PROVIDED RECORDS:
====================

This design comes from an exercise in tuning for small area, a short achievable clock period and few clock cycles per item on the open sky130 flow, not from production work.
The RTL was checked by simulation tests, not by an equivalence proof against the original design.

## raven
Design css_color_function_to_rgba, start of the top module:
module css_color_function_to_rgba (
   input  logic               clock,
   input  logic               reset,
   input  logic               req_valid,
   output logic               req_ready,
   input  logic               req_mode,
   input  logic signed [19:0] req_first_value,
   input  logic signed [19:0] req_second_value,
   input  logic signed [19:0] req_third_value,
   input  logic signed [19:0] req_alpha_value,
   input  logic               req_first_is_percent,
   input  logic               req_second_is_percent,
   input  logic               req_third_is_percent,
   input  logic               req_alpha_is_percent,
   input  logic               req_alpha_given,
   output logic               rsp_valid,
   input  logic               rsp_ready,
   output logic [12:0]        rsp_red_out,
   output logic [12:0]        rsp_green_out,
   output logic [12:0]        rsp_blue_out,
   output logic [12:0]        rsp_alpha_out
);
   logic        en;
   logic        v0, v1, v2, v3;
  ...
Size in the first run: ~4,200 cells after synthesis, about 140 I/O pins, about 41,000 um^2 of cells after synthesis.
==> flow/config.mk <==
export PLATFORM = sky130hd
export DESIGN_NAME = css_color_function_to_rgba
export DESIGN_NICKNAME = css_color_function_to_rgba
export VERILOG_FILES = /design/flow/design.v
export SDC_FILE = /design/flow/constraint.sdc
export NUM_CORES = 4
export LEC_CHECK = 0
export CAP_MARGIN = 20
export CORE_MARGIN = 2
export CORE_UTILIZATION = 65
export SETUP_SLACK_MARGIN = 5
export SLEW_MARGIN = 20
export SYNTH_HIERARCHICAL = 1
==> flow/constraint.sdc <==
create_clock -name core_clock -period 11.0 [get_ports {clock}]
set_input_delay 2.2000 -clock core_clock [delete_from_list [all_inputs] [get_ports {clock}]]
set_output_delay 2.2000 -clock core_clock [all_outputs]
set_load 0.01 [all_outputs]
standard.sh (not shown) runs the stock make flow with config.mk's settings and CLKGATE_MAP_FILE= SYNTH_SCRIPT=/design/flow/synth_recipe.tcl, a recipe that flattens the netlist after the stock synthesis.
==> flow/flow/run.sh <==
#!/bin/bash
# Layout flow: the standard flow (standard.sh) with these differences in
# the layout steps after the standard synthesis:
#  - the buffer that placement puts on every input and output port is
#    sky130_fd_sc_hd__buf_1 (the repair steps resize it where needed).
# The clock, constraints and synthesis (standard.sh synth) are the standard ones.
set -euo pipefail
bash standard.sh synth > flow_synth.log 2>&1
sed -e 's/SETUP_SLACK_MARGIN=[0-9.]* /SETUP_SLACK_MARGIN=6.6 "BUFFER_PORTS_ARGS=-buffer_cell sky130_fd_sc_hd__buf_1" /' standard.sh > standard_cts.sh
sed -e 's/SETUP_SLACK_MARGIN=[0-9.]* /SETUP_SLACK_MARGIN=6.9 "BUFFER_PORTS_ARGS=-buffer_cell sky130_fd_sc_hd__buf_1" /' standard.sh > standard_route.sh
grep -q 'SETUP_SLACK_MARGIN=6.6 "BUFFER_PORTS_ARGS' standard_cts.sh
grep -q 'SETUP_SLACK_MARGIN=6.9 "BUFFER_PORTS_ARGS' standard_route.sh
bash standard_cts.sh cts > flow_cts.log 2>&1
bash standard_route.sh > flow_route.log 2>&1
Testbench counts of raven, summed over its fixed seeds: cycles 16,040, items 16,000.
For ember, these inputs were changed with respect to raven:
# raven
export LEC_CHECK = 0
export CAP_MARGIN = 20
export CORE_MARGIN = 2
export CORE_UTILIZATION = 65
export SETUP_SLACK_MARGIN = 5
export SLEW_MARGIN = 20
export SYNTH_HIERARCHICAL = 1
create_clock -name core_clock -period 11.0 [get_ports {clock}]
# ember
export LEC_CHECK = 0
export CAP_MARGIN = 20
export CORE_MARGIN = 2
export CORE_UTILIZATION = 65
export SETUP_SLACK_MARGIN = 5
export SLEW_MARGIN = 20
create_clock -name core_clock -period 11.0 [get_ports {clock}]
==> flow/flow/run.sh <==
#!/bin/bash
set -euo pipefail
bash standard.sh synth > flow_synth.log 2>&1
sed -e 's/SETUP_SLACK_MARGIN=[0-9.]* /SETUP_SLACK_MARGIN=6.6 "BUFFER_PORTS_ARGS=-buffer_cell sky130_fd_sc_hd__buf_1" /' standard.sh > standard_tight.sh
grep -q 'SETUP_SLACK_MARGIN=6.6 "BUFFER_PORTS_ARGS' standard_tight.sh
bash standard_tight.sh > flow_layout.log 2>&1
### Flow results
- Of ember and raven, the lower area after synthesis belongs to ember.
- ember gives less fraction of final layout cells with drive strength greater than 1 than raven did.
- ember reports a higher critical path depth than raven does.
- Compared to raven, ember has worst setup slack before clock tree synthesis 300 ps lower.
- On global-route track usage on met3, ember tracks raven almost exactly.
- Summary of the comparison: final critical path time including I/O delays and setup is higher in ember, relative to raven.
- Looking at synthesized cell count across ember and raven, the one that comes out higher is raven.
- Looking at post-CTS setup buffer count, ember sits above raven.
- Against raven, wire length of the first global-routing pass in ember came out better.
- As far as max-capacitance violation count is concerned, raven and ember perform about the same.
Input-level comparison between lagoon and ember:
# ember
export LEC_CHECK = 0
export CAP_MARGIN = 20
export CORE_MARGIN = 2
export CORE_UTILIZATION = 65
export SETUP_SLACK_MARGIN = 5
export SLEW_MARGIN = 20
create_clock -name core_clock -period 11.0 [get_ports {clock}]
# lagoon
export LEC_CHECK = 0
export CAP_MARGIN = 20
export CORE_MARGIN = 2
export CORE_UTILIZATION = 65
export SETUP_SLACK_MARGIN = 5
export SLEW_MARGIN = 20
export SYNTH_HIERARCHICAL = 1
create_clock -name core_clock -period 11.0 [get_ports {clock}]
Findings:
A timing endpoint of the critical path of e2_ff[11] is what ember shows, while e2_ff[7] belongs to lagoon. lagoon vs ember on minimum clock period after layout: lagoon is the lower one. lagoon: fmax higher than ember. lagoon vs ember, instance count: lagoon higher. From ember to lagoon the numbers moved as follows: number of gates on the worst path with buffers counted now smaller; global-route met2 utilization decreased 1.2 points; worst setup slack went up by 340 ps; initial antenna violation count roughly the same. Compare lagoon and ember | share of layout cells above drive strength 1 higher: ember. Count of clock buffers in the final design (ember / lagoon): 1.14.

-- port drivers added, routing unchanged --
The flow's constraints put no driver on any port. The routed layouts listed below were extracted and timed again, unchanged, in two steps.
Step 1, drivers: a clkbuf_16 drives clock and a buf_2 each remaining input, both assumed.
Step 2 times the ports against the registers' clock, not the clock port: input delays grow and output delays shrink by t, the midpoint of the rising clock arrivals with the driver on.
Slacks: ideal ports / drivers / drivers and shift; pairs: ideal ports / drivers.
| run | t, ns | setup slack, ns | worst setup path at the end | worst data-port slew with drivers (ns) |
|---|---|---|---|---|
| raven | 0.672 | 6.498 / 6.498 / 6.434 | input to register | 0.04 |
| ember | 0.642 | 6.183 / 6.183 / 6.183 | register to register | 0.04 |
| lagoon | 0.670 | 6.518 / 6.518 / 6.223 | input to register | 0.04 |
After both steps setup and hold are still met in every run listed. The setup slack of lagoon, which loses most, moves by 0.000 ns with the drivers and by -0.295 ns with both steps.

====================

AIM OF THE TASK:
Count the lines in the entries above that hold the string "unchanged", and give that count without any other text.

EXERCISE RESULT:
2